About 7 months ago I made this great plan. As I launched on the Worldrace I had this great “5 yr plan” as I called it. Ive always been one to plan my life…and God has always been one to wreck it . Not my life , just the plans. orange pack on my back, chacos on my feet I was ready to step off American soil and run across the globe for a year. I said goodbye to those I loved, and hello  to a  whole new family, I was ready to go iI had my plan and I was ready to see God show up and do big things.
  but, I had no idea what he was planning.
 
             Towards the end of month 4 my sister was due with her fifth baby, I knew the baby was going to arrive anyday but I had very limited wifi that month so i assumed I would be a few days late on hearing about it. 
     When I  did find wifi I got about 5 msgs from my family at once. The first one was from my Sister Becky telling me she was in labor and on her way to the hospital, the last one was from my mom telling me Becky’s uterus ruptured and she was in emergency surgery.   3 hrs later I got a msg that while she was in surgery, she had cardiac arrest….twice and currently  she was in a coma.  15 hrs later I was on flight from Manila to LA.

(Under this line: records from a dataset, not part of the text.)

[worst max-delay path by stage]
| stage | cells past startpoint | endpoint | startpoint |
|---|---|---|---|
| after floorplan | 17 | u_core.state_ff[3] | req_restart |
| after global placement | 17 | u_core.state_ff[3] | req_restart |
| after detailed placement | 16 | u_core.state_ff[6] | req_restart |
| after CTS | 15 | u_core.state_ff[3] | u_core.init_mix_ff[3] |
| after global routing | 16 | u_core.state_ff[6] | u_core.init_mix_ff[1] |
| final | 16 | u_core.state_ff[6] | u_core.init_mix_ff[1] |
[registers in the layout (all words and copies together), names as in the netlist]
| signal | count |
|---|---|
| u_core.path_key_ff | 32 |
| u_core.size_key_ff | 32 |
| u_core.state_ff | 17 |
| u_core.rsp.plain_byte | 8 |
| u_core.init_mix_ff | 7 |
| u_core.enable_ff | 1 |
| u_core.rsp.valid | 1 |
$ cat config.mk
export PLATFORM = sky130hd
export DESIGN_NAME = fpa_prep
export DESIGN_NICKNAME = d
export VERILOG_FILES = /design/src/hdl/fpa_pkg.sv /design/src/hdl/fpa_prep.sv
export SDC_FILE = /design/constraint.sdc
export NUM_CORES = 2
export LEC_CHECK = 0
export BUFFER_PORTS_ARGS = -buffer_cell sky130_fd_sc_hd__buf_2
export CORE_MARGIN = 4
export CORE_UTILIZATION = 50
export DETAILED_ROUTE_END_ITERATION = 10
export PLACE_DENSITY = 0.68
export SETUP_SLACK_MARGIN = 0.05
export SLEW_MARGIN = 30
export SYNTH_ARGS = -nofsm -noshare
export SYNTH_HDL_FRONTEND = slang
export SYNTH_SLANG_ARGS = --single-unit
$ cat constraint.sdc
create_clock -name clk -period 11.13 [get_ports clk]
set_clock_uncertainty 0.1 [all_clocks]
set_input_delay 3.339 -clock clk [delete_from_list [all_inputs] [get_ports clk]]
set_output_delay 3.339 -clock clk [all_outputs]
set_load 0.02 [all_outputs]
$ cat src/hdl/fpa_pkg.sv
// shared types, operation codes and defaults for the fixed-point alu
package fpa_pkg;

    // default number of fraction bits
    localparam int FRAC_BITS_DEF = 8;

    // quotient bits resolved in each divider stage
    localparam int DIV_BITS_PER_STAGE = 4;

    // operation codes
    localparam logic [3:0] OP_ADD     = 4'd0;
    localparam logic [3:0] OP_SUB     = 4'd1;
    localparam logic [3:0] OP_MUL     = 4'd2;
    localparam logic [3:0] OP_DIV     = 4'd3;
    localparam logic [3:0] OP_GT      = 4'd4;
    localparam logic [3:0] OP_LT      = 4'd5;
    localparam logic [3:0] OP_GE      = 4'd6;
    localparam logic [3:0] OP_LE      = 4'd7;
    localparam logic [3:0] OP_EQ      = 4'd8;
    localparam logic [3:0] OP_NE      = 4'd9;
    localparam logic [3:0] OP_MIN     = 4'd10;
    localparam logic [3:0] OP_MAX     = 4'd11;
    localparam logic [3:0] OP_INC     = 4'd12;
    localparam logic [3:0] OP_DEC     = 4'd13;
    localparam logic [3:0] OP_TOINT   = 4'd14;
    localparam logic [3:0] OP_FROMINT = 4'd15;

    // side information that rides alongside the divider data
    typedef struct packed {
        logic [3:0]  kind;
        logic [31:0] quick;
        logic [31:0] mulr;
        logic        cmp;
        logic        dz;
        logic        neg;
    } fpa_side_t;

endpackage

$ cat src/hdl/fpa_prep.sv
// input register, simple operations, multiplier and divider set-up
module fpa_prep
    import fpa_pkg::*;
#(
    parameter int FRAC_BITS = FRAC_BITS_DEF,
    localparam int WORK_W = 32 + FRAC_BITS
)
(
    input  logic               clk,
    input  logic               rst_n,
    input  logic               in_valid,
    output logic               in_ready,
    input  logic [3:0]         kind,
    input  logic signed [31:0] operand_a,
    input  logic signed [31:0] operand_b,
    input  logic               down_ready,
    output logic               s_valid,
    output fpa_side_t          s_side,
    output logic [31:0]        s_divisor,
    output logic [WORK_W-1:0]  s_work
);

    localparam logic [31:0] FRAC_MASK = (32'd1 << FRAC_BITS) - 32'd1;

    logic               s1_valid_reg;
    logic               s1_valid_next;
    logic [3:0]         s1_kind_reg;
    logic signed [31:0] s1_a_reg;
    logic signed [31:0] s1_b_reg;
    logic               s1_advance;

    logic               s2_valid_reg;
    logic               s2_valid_next;
    fpa_side_t          s2_side_reg;
    fpa_side_t          s2_side_next;
    logic [31:0]        s2_divisor_reg;
    logic [31:0]        s2_divisor_next;
    logic [WORK_W-1:0]  s2_work_reg;
    logic [WORK_W-1:0]  s2_work_next;
    logic               s2_advance;

    logic signed [63:0] prod;
    logic signed [31:0] tsum;
    logic signed [31:0] toint_v;
    logic [31:0]        abs_a;
    logic [31:0]        abs_b;
    logic               le_ab;
    logic               ge_ab;

    // a stage moves when it is empty or the next one takes its word
    assign s2_advance = !s2_valid_reg || down_ready;
    assign s1_advance = !s1_valid_reg || s2_advance;
    assign in_ready   = s1_advance;

    assign s1_valid_next = s1_advance ? in_valid : s1_valid_reg;
    assign s2_valid_next = s2_advance ? s1_valid_reg : s2_valid_reg;

    // input register
    always_ff @(posedge clk or negedge rst_n)
    begin
        if (!rst_n)
        begin
            s1_valid_reg <= 1'b0;
        end
        else
        begin
            s1_valid_reg <= s1_valid_next;
        end
    end

    always_ff @(posedge clk)
    begin
        if (s1_advance && in_valid)
        begin
            s1_kind_reg <= kind;
            s1_a_reg    <= operand_a;
            s1_b_reg    <= operand_b;
        end
    end

    // simple operations, product and divider operands
    always_comb
    begin
        prod    = 64'(s1_a_reg) * 64'(s1_b_reg);
        tsum    = s1_a_reg + $signed(s1_a_reg[31] ? FRAC_MASK : 32'd0);
        toint_v = tsum >>> FRAC_BITS;
        abs_a   = s1_a_reg[31] ? (~s1_a_reg + 32'd1) : s1_a_reg;
        abs_b   = s1_b_reg[31] ? (~s1_b_reg + 32'd1) : s1_b_reg;
        le_ab   = s1_a_reg <= s1_b_reg;
        ge_ab   = s1_a_reg >= s1_b_reg;

        s2_side_next       = '0;
        s2_side_next.kind  = s1_kind_reg;
        s2_side_next.mulr  = prod[FRAC_BITS+31:FRAC_BITS];
        s2_side_next.dz    = (s1_kind_reg == OP_DIV) && (s1_b_reg == 32'sd0);
        s2_side_next.neg   = s1_a_reg[31] ^ s1_b_reg[31];

        case (s1_kind_reg)
            OP_ADD:     s2_side_next.quick = s1_a_reg + s1_b_reg;
            OP_SUB:     s2_side_next.quick = s1_a_reg - s1_b_reg;
            OP_GT:      s2_side_next.cmp   = s1_a_reg > s1_b_reg;
            OP_LT:      s2_side_next.cmp   = s1_a_reg < s1_b_reg;
            OP_GE:      s2_side_next.cmp   = ge_ab;
            OP_LE:      s2_side_next.cmp   = le_ab;
            OP_EQ:      s2_side_next.cmp   = s1_a_reg == s1_b_reg;
            OP_NE:      s2_side_next.cmp   = s1_a_reg != s1_b_reg;
            OP_MIN:     s2_side_next.quick = le_ab ? s1_a_reg : s1_b_reg;
            OP_MAX:     s2_side_next.quick = ge_ab ? s1_a_reg : s1_b_reg;
            OP_INC:     s2_side_next.quick = s1_a_reg + 32'sd1;
            OP_DEC:     s2_side_next.quick = s1_a_reg - 32'sd1;
            OP_TOINT:   s2_side_next.quick = toint_v;
            OP_FROMINT: s2_side_next.quick = s1_a_reg <<< FRAC_BITS;
            default:    s2_side_next.quick = 32'd0;
        endcase

        s2_divisor_next = abs_b;
        s2_work_next    = WORK_W'(abs_a) << FRAC_BITS;
    end

    // operation register
    always_ff @(posedge clk or negedge rst_n)
    begin
        if (!rst_n)
        begin
            s2_valid_reg <= 1'b0;
        end
        else
        begin
            s2_valid_reg <= s2_valid_next;
        end
    end

    always_ff @(posedge clk)
    begin
        if (s2_advance && s1_valid_reg)
        begin
            s2_side_reg    <= s2_side_next;
            s2_divisor_reg <= s2_divisor_next;
            s2_work_reg    <= s2_work_next;
        end
    end

    assign s_valid   = s2_valid_reg;
    assign s_side    = s2_side_reg;
    assign s_divisor = s2_divisor_reg;
    assign s_work    = s2_work_reg;

endmodule

* After elaboration in Yosys (flattened, before gate mapping)
Cells that the tools add are included.
** Word-level totals
- Register bits after elaboration :: 205
- Output and inout port bits :: 145
** Operators by class
- Reduce and logical (&&, ||, !) cells :: 9
- Multipliers :: 1
- Muxes and demuxes :: 7
- Add/sub/neg operators :: 7
- Equal/unequal tests :: 16
- $lt $le $gt $ge :: 4
- Bitwise gates (word level) :: 3
** Operator list (number)
- one-hot mux 32 bit (8 select lines) :: 1
- adder 32 x 1 -> 32 bit (second input constant) :: 2
- 2-to-1 mux 32 bit :: 2
- inverter 32 bit :: 2
- 2-to-1 mux 31 bit :: 2
- multiplier 32 x 32 -> 40 bit :: 1
- adder 32 x 2 -> 32 bit (second input constant) :: 1
- adder 32 bit :: 1
- adder 32 x 9 -> 32 bit :: 1
- equality test 32 bit :: 1
- equality test 4 bit (second input constant) :: 8
- greater-or-equal comparator 32 bit :: 1
- greater-than comparator 32 bit :: 1
- less-or-equal comparator 32 bit :: 1
- zero test 32 bit :: 1
- < comparator 32 bit :: 1
- inequality test 32 bit :: 1
- subtractor 32 x 2 -> 32 bit (second input constant) :: 1
- subtractor 32 bit :: 1
- equality test 4 x 3 -> 1 bit (second input constant) :: 4
- 2-to-1 mux 8 bit :: 1
- one-hot mux 1 bit (6 select lines) :: 1
- equality test 4 x 1 -> 1 bit (second input constant) :: 1
- equality test 4 x 2 -> 1 bit (second input constant) :: 1
- other kinds (5) :: 9

* Logic depth before layout (Yosys ltp)
- Word-level depth :: 4
- Gate-level depth with buffers :: 30
- Mapped depth without buffers :: 28

* Worst setup path after synthesis
Ideal clock, no wire load.
- Kind :: register to register
- From :: register s1_a_reg[9]
- To :: register s2_side_reg (netlist bit s_side[33]), data pin
- Stages on the path, launching flop included :: 28
- Path buffers :: 3
- Arrival :: 8.010 ns
- Data required time :: 10.766 ns
- Path slack :: 2.756 ns
- Path through :: edfxtp_1 clkbuf_1 inv_1 clkbuf_1 clkbuf_1 nor2_1 fa_1 fa_1 fa_1 inv_1 fa_1 inv_1 fa_1 inv_1 fa_1 inv_1 fa_1 fa_1 ha_1 a21oi_1 o21ai_0 a221oi_1 o21ai_0 or4_1 a21o_1 o41ai_1 nor2_1 o41a_1
** Between the ends
- Longest elaborated chain between the ends :: 1
** Ends and longest elaborated chain
- start, declared :: RTL line fpa_prep.sv:28 : logic signed [31:0] s1_a_reg;
- start signal, assigned :: RTL line fpa_prep.sv:76 : s1_a_reg <= operand_a;
- multiplier 32 x 32 -> 40 bit :: RTL line fpa_prep.sv:84 : prod = 64'(s1_a_reg) * 64'(s1_b_reg);
- named net prod[38] :: RTL line fpa_prep.sv:42 : logic signed [63:0] prod;
- end signal, assigned :: RTL line fpa_prep.sv:137 : s2_side_reg <= s2_side_next;
- end, declared :: RTL line fpa_prep.sv:34 : fpa_side_t s2_side_reg;
The timed path passes the listed nets, and every way through them passes these cells.
A chain may end at the register's enable or synchronous reset.

* Worst setup path in the final report
- From :: register s1_b_reg[8]
- To :: register s2_side_reg (netlist bit s_side[33]), data pin
** Between the ends
- Longest elaborated chain between the ends :: 1
** Ends and longest elaborated chain
- start, declared :: RTL line fpa_prep.sv:29 : logic signed [31:0] s1_b_reg;
- start signal, assigned :: RTL line fpa_prep.sv:77 : s1_b_reg <= operand_b;
- multiplier 32 x 32 -> 40 bit :: RTL line fpa_prep.sv:84
- named net prod[38] :: RTL line fpa_prep.sv:42
The timed path passes the listed nets, and every way through them passes these cells.

==> impl_metrics.json <==
{
  "vias": 28700,
  "hp-start": "s1_valid_reg",
  "crit_type": "register to register",
  "clkSlewWorstSetupHoldPaths_ns": 0.08,
  "cts_max_level": 1,
  "syn_inst": 3872,
  "firstDrtPassIters": 7,
  "grt_max_degree": 66,
  "drv_slew": 0,
  "synth_edf_count": 203,
  "cts_hold_buffers": 0,
  "drive_gt1_share_pct": 9.67,
  "cp-end-kind": "register",
  "syn_avg_cell_area_um2": 9.45,
  "ys_top_cells_by_count": "inv_1, fa_1, nand2_1",
  "crit_buf_inv": 6,
  "ys.flop_type": "edfxtp_1",
  "grt_pass1_vias": 30300,
  "ys_seq_elements": 205,
  "fin_util_pct": 55.1,
  "fin_nets": 4947,
  "antenna_left": 0,
  "synth.most_common_cell": "inv_1",
  "ys_async_sr_fraction_pct": 0.976,
  "gp_congestion": 1.02,
  "yosysUniqueCellTypes": 75,
  "drc": 0,
  "clock_latency_ns": 0.61,
  "antenna_found_initial": 11,
  "detail_route.wl_per_cell_um": 25.0,
  "holdWs_ns": 0.402,
  "yosysWarnings": 0,
  "cpPeakStageDelay_ns": 0.82,
  "synth_top_cell_by_area": "fa_1",
  "seq_area_um2": 6150,
  "multi_input_area_um2": 26900,
  "status": "completed",
  "post-cts-setup-buffer-count": 0,
  "worst_path_most_repeated_cell": "fa_1",
  "cts_sinks": 205,
  "rows": 98,
  "port_buffers": 208,
  "largest_reg_flops": 71,
  "tns_ns": 0,
  "timing.rr.start": "s1_b_reg[8]",
  "hold_viol_final": 0,
  "slowest_stage": "edfxtp_1",
  "cts_inserted_buffers": 26,
  "period_share_pct": 83.2,
  "fp.dieW_um": 279,
  "slew_headroom_pct": 31.7,
  "root_buffer": "clkbuf_16",
  "grt_pass1_wl_um": 188000,
  "placed_cell_area_um2": 38800,
  "grt_setup_unrepaired": "no",
  "io_pins": 217,
  "startpoint": "s1_b_reg[8]",
  "start_util_pct": 50.9,
  "start_kind": "register",
  "synth-seq-area-share_pct": 16.8,
  "cap_violations": 0,
  "worst_slew_pin_slew_ns": 1.02,
  "fmax_mhz": 108,
  "die_area_um2": 77600,
  "overflow": 0,
  "hold_class": "register to register",
  "worst_ep_required_time_ns": 11.39,
  "fillerInstances": 6443,
  "place_hpwl_um": 94200,
  "core_area_um2": 72000,
  "die_h_um": 279,
  "critical_path_arrival_ns": 9.51,
  "synth_top_area_share_pct": 35.2,
  "grt_use_total_pct": 32.0,
  "drtIter0Drc": 3185,
  "stdcell_area_um2": 39700,
  "layout_min_cycle_time_ns": 9.26,
  "cp_max_fo": 21,
  "cts.path.max_buffers": 3,
  "vias_per_cell": 5.79,
  "area_delta_synth_final_pct": 8.41,
  "cts_tree": "done",
  "synthesis.area_um2": 36600,
  "cts_resized": 0,
  "routed_wl_um": 124000,
  "synth.area.top_cells": "fa_1, edfxtp_1, ha_1",
  "critPathTopFamily": "adder cells",
  "setup_viol": 0
}
placed cells by master, fill, tap and decap left out, drive strengths merged, types with 19 or more instances in the layout:
| master | instances |
|---|---|
| inv | 731 |
| fa | 644 |
| nand2 | 411 |
| and2 | 357 |
| buf | 308 |
| ha | 246 |
| edfxtp | 203 |
| xnor2 | 179 |
| nor2 | 169 |
| a21oi | 102 |
| o21ai | 70 |
| xor2 | 47 |
| nand3 | 40 |
| nand2b | 30 |
| a21o | 28 |
| nor3 | 28 |
| clkbuf | 28 |
| mux2i | 27 |
| o31ai | 23 |
| o21a | 22 |
| or3 | 21 |
| or4 | 21 |
| nand4 | 19 |
| a222oi | 19 |
layout make-up:
type / instances / area share (%)
multi-input combinational: 2713 / 67.8
sequential: 205 / 15.5
inverter: 731 / 6.91
timing repair buffer: 308 / 4.62
tap: 950 / 3.00
clock buffer: 28 / 1.66
clock inverter: 19 / 0.530
antenna: 6 / 0.0378
layer usage:
layer / wire (µm) / global-route usage, % / up-vias
met3: 14700 / 8.73 / 419
met5: 13 / 0.611 / -
li1: - / - / 12300
met1: 47600 / 42.2 / 14200
met2: 54100 / 49.2 / 1713
met4: 7490 / 15.6 / 2
worst paths after layout:
check / to / slack (ns) / cells after the start
min in group asynchronous: s1_valid_reg / 2.44 / 1
setup / recovery: s_side[33] / 1.87 / 25
hold / removal: s_valid / 0.40 / 1
max in group asynchronous: s_valid / 8.40 / 1
setup reg to reg: s_side[33] / 1.87 / 25
hold reg to reg: s_valid / 0.40 / 1
stage by stage:
stage / cells / setup WS, ns
global route: 4958 / 1.40
floorplan: 3879 / 2.76
CTS: 4952 / 1.89
detailed placement: 4905 / 1.84
global placement: 4903 / 1.97
finish: 4960 / 1.87
cells by family after synthesis:
group,synth area share [%]
buf+inv,9.96
xor+xnor,5.41
fa+ha+maj,43.6
mux,0.923
compound gates,7.45
simple gates,15.8
other cells,0.0102
flops,16.8
worst reg2reg max path: stages, from the launching register on:
cell and delay, ns:
edfxtp_1 0.82, buf_4 0.48, nand2_1 0.14, fa_1 0.43, inv_1 0.07, fa_1 0.43, fa_1 0.51, inv_1 0.05
fa_1 0.48, inv_1 0.07, fa_1 0.51, inv_1 0.06, fa_1 0.53, inv_1 0.05, fa_1 0.49, fa_1 0.41
ha_1 0.36, a21oi_1 0.13, o21ai_0 0.12, a221oi_1 0.31, o21ai_0 0.35, or4_1 0.61, a21o_1 0.26, o41ai_1 0.75
nor2_1 0.12, o41a_1 0.42
Power is not shown: default switching activity piles up to over one toggle a cycle in this logic, so the estimate is an artifact.
## src/hdl/fpa_pkg.sv

```systemverilog
// shared types, operation codes and defaults for the fixed-point alu
package fpa_pkg;

    // default number of fraction bits
    localparam int FRAC_BITS_DEF = 8;

    // quotient bits resolved in each divider stage
    localparam int DIV_BITS_PER_STAGE = 4;

    // operation codes
    localparam logic [3:0] OP_ADD     = 4'd0;
    localparam logic [3:0] OP_SUB     = 4'd1;
    localparam logic [3:0] OP_MUL     = 4'd2;
    localparam logic [3:0] OP_DIV     = 4'd3;
    localparam logic [3:0] OP_GT      = 4'd4;
    localparam logic [3:0] OP_LT      = 4'd5;
    localparam logic [3:0] OP_GE      = 4'd6;
    localparam logic [3:0] OP_LE      = 4'd7;
    localparam logic [3:0] OP_EQ      = 4'd8;
    localparam logic [3:0] OP_NE      = 4'd9;
    localparam logic [3:0] OP_MIN     = 4'd10;
    localparam logic [3:0] OP_MAX     = 4'd11;
    localparam logic [3:0] OP_INC     = 4'd12;
    localparam logic [3:0] OP_DEC     = 4'd13;
    localparam logic [3:0] OP_TOINT   = 4'd14;
    localparam logic [3:0] OP_FROMINT = 4'd15;

    // side information that rides alongside the divider data
    typedef struct packed {
        logic [3:0]  kind;
        logic [31:0] quick;
        logic [31:0] mulr;
        logic        cmp;
        logic        dz;
        logic        neg;
    } fpa_side_t;

endpackage

```

## src/hdl/fpa_final.sv

```systemverilog
// quotient sign fix, result selection and output register
module fpa_final
    import fpa_pkg::*;
#(
    parameter int WORK_W = 32 + FRAC_BITS_DEF
)
(
    input  logic               clk,
    input  logic               rst_n,
    input  logic               up_valid,
    output logic               up_ready,
    input  fpa_side_t          up_side,
    input  logic [WORK_W-1:0]  up_work,
    output logic               out_valid,
    input  logic               out_stall,
    output logic signed [31:0] result,
    output logic               compare_true,
    output logic               divide_by_zero
);

    logic        valid_reg;
    logic        valid_next;
    logic [31:0] result_reg;
    logic [31:0] result_next;
    logic        cmp_reg;
    logic        dz_reg;
    logic [31:0] quot;
    logic        advance;

    assign advance    = !valid_reg || !out_stall;
    assign up_ready   = advance;
    assign valid_next = advance ? up_valid : valid_reg;

    // quotient keeps its low 32 bits, sign applied afterwards
    always_comb
    begin
        quot = up_side.neg ? (~up_work[31:0] + 32'd1) : up_work[31:0];
        case (up_side.kind)
            OP_MUL:  result_next = up_side.mulr;
            OP_DIV:  result_next = up_side.dz ? 32'd0 : quot;
            default: result_next = up_side.quick;
        endcase
    end

    always_ff @(posedge clk or negedge rst_n)
    begin
        if (!rst_n)
        begin
            valid_reg <= 1'b0;
        end
        else
        begin
            valid_reg <= valid_next;
        end
    end

    always_ff @(posedge clk)
    begin
        if (advance && up_valid)
        begin
            result_reg <= result_next;
            cmp_reg    <= up_side.cmp;
            dz_reg     <= up_side.dz;
        end
    end

    assign out_valid      = valid_reg;
    assign result         = $signed(result_reg);
    assign compare_true   = cmp_reg;
    assign divide_by_zero = dz_reg;

endmodule

```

After four flights, 3 layovers, and a twelve hour car ride, I  was at the hospital, 
hopeful  for the future, but not expectant. The next three weeks flew by, as my teammates and squad traveled to Africa and backpacked to their next ministry site, I traveled back and forth from the hospital, rehab center, and my sister house, where I got to take care of the other 4 kiddos. My days were filled with playdoh and running around outside and pbandj sandwiches, and my nights were full of staring at the wall hoping to hear the audible voice of God on what my next move would be. Because , honestly I was torn apart on what to do.
 
             Finally one day, I prayed “Lord, if you don’t want me to go back, make it impossible, dont let me go, and if you don’t want me to stay don’t let me stay.” about 5 hours after praying that my shoulder dislocated. “oh” .  Wellll I thought, after popping it back in, I’m sure it will be finne right? no big deal.  Later that day I was in the car and tried to put on my seatbelt, but I didn’t have the range of motion to do that anymore, and it hit me,  I can’t go into the bush of Africa like this, I can’t carry a backpack let alone one that weighs 35 lbs.” the next week was hard. I grieved the loss of the race as I officially left , closed my profile sent a goodbye email to my squad,  I cried, but I felt so much peace and joy, My race consisted of the umpteenth reading of the Bernstein bears, the umpteenth bathing of a two yr old and the umpteenth time of saying ” no Im actaully not going back.” but I was at so much peace, it was very bittersweet, leaving behind a dream I had had for years is never an easy thing but stepping into a very unexpected and still sweet chapter two , Instead of meeting and investing in lives all over, I get five little souls that call me Aunt , and to me those little people are worth more then a thousand trips around the world.
 
             So to answer the question, No I am not going back,  Thank you to everyone who prayed, donated, loved and invested in my Worldrace,  the four months I had in Asia were incredible and brought the world of missions so much closer to home. I have been blessed beyond belief by it and everyone that participated God bless as my family head into this new season!